The Eastside Trail is a walking and biking trail running roughly north-south through the Eastside of Atlanta, forming part of the Beltline ring of trails and parks. It is lined with numerous notable industrial buildings adapted into restaurants, shops, apartments, condos, and two major food halls and mixed-use developments. The corridor between Ponce City Market and the Old Fourth Ward is frequently cited as the busiest stretch of the Beltline trail network, drawing heavy foot and bike traffic especially on weekends.

The first 2 mi stretch opened in October 2012, from Piedmont Park to the Krog Street Tunnel. It was extended from Krog Street to Kirkwood Avenue in November 2017. A second extension brought it to Memorial Drive in July 2019. Memorial Drive is no longer the trail's southern endpoint; the path continues south into Reynoldstown, where it connects to the Southeast Trail toward Glenwood Park.

At its northern end, the Eastside Trail meets the Northeast Trail at the intersection of 10th Street and Monroe Drive. Northeast Trail – Segment 1, a 0.9-mile section running through Piedmont Park from Monroe Drive to Westminster Drive, opened in late 2024 after groundbreaking in August 2023, providing a continuous paved connection from the Eastside Trail through the park toward Ansley Park, Piedmont Heights, and ultimately the Lindbergh MARTA station once later segments are complete.

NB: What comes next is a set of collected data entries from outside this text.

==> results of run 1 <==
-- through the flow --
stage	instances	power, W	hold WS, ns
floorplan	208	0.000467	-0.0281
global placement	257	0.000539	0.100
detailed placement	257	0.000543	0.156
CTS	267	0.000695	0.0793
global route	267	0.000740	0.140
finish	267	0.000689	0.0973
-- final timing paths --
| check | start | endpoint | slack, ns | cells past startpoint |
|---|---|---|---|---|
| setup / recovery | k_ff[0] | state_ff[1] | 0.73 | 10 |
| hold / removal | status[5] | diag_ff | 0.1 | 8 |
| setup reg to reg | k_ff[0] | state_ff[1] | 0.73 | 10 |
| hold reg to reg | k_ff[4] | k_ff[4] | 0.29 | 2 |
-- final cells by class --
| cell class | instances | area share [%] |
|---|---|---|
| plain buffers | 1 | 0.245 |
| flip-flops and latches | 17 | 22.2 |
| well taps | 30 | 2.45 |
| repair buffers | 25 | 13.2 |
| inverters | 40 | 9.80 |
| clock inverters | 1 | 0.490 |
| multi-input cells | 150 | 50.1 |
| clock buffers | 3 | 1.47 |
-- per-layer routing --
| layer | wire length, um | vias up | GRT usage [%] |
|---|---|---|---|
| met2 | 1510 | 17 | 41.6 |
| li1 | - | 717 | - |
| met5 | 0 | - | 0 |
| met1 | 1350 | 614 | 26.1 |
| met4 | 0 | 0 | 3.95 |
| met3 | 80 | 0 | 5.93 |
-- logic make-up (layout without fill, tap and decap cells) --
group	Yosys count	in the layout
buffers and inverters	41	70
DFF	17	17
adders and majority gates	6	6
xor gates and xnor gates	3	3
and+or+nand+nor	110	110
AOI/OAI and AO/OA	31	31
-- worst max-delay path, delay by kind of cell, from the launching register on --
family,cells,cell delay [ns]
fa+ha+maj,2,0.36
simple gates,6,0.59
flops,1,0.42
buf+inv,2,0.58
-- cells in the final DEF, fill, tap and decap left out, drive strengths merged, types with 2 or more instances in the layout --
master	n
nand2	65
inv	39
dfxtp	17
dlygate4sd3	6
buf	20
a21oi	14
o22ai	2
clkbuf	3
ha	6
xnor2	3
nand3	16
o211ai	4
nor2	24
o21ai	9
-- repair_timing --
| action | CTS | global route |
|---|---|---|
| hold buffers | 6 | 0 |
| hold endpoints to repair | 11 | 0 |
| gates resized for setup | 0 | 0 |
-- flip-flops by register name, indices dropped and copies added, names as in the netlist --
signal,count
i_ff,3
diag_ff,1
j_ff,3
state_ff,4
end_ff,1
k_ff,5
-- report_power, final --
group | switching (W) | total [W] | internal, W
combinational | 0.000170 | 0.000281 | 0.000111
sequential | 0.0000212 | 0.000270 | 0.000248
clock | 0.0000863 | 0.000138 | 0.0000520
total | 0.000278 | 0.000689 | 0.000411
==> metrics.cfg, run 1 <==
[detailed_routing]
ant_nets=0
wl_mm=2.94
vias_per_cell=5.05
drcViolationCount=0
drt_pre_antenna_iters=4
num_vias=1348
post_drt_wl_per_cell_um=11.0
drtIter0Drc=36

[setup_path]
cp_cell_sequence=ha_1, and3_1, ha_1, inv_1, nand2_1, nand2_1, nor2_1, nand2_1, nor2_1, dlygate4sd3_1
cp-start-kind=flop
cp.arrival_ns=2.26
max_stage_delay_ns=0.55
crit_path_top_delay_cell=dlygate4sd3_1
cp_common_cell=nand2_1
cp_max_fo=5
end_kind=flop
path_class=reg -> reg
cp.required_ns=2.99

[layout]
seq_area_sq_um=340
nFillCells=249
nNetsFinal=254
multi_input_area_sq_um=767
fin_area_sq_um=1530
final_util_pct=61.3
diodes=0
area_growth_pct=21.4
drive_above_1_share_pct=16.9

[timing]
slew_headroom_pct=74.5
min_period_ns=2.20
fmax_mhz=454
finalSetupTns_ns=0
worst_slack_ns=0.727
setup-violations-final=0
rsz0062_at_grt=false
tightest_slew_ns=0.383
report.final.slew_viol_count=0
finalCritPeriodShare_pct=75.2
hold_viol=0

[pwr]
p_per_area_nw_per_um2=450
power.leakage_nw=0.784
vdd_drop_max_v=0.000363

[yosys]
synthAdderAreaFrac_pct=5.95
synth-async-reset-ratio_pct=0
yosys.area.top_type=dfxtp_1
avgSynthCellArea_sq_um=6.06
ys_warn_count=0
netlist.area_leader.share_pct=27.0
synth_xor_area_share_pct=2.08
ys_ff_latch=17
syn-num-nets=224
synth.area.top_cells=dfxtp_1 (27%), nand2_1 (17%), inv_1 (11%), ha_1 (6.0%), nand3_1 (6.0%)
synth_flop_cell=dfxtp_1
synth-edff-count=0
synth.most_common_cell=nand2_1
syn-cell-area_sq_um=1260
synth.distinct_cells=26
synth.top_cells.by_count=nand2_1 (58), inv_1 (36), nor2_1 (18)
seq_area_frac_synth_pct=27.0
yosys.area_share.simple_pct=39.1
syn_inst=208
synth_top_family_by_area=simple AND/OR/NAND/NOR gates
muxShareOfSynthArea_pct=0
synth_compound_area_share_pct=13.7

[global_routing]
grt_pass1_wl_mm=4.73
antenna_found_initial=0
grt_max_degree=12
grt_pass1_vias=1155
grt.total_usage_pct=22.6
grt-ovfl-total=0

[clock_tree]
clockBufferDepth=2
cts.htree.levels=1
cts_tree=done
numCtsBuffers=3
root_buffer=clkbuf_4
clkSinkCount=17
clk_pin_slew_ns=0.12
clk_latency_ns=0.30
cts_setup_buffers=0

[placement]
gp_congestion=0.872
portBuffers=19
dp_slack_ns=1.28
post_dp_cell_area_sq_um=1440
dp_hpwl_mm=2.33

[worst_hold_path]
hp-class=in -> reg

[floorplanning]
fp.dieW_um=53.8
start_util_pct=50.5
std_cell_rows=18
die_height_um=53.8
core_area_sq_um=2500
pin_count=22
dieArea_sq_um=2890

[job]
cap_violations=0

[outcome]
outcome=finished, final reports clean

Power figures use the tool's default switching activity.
## config.mk

```make
export PLATFORM = sky130hd
export DESIGN_NAME = battery_charge_supervisor
export DESIGN_NICKNAME = d
export VERILOG_FILES = /design/src/hdl/bcs_pkg.sv /design/src/hdl/bcs_zone.sv /design/src/hdl/bcs_timer.sv /design/src/hdl/bcs_limits.sv /design/src/hdl/battery_charge_supervisor.sv
export SDC_FILE = /design/constraint.sdc
export NUM_CORES = 1
export LEC_CHECK = 0
export BUFFER_PORTS_ARGS = -buffer_cell sky130_fd_sc_hd__buf_2
export CORE_MARGIN = 2
export CORE_UTILIZATION = 45
export DETAILED_ROUTE_END_ITERATION = 12
export SYNTH_ARGS = -nofsm -noshare
export SYNTH_HDL_FRONTEND = slang
export SYNTH_SLANG_ARGS = --single-unit
```

## constraint.sdc

```tcl
create_clock -name aclk -period 12.3 [get_ports aclk]
set_input_delay 0.615 -clock aclk [delete_from_list [all_inputs] [get_ports aclk]]
set_output_delay 0.615 -clock aclk [all_outputs]
set_load 0.01 [all_outputs]
```
### src/rtl/core/flywheel_speed_pi_controller_core_defines.svh
// assertion macros for the flywheel speed controller
`ifndef FLYWHEEL_SPEED_PI_CONTROLLER_CORE_DEFINES_SVH
`define FLYWHEEL_SPEED_PI_CONTROLLER_CORE_DEFINES_SVH
`ifndef ASSERT_OFF
`define FSPC_ASSERT(label, clk, rst, prop) \
  label: assert property (@(posedge clk) disable iff (rst) prop) \
    else $error("fspc assertion failed");
`define FSPC_ASSERT_NEVER(label, clk, rst, cond) \
  label: assert property (@(posedge clk) disable iff (rst) !(cond)) \
    else $error("fspc forbidden condition seen");
`else
`define FSPC_ASSERT(label, clk, rst, prop)
`define FSPC_ASSERT_NEVER(label, clk, rst, cond)
`endif
`endif

### src/rtl/core/fspc_pkg.sv
// shared types and constants of the flywheel speed controller
package fspc_pkg;

  localparam int NUM_BITS = 32;
  localparam int GAIN_BITS = 24;
  localparam int ERR_BITS = 17;
  localparam int DUTY_BITS = 7;
  localparam int SPEED_BITS = 16;
  localparam int SETPOINT_BITS = 8;
  localparam int DUTY_MAX = 100;

  localparam logic [1:0] KIND_EDGE = 2'd0;
  localparam logic [1:0] KIND_TICK = 2'd1;
  localparam logic [1:0] KIND_SET = 2'd2;

  localparam logic [1:0] REG_SPEED_NUMERATOR = 2'd0;
  localparam logic [1:0] REG_KP_GAIN = 2'd1;
  localparam logic [1:0] REG_KI_GAIN = 2'd2;

  localparam logic [NUM_BITS-1:0] SPEED_NUMERATOR_RESET = 32'd13333333;
  localparam logic [GAIN_BITS-1:0] KP_GAIN_RESET = 24'd1310720;
  localparam logic [GAIN_BITS-1:0] KI_GAIN_RESET = 24'd3277;

  typedef struct packed {
    logic busy;
    logic done;
  } unit_status_t;

endpackage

A separate project along Ponce de Leon Avenue, part of a broader streetscape improvement effort, added a new elevated access ramp linking the Eastside Trail directly to Ponce de Leon Avenue near Ponce City Market at the northwestern corner of the Ponce de Leon Avenue bridge. More than a decade in planning, the ramp opened to the public in November 2025, following the Atlanta Beltline's announcement in late October 2025 that the associated Ponce de Leon Avenue streetscape project was complete.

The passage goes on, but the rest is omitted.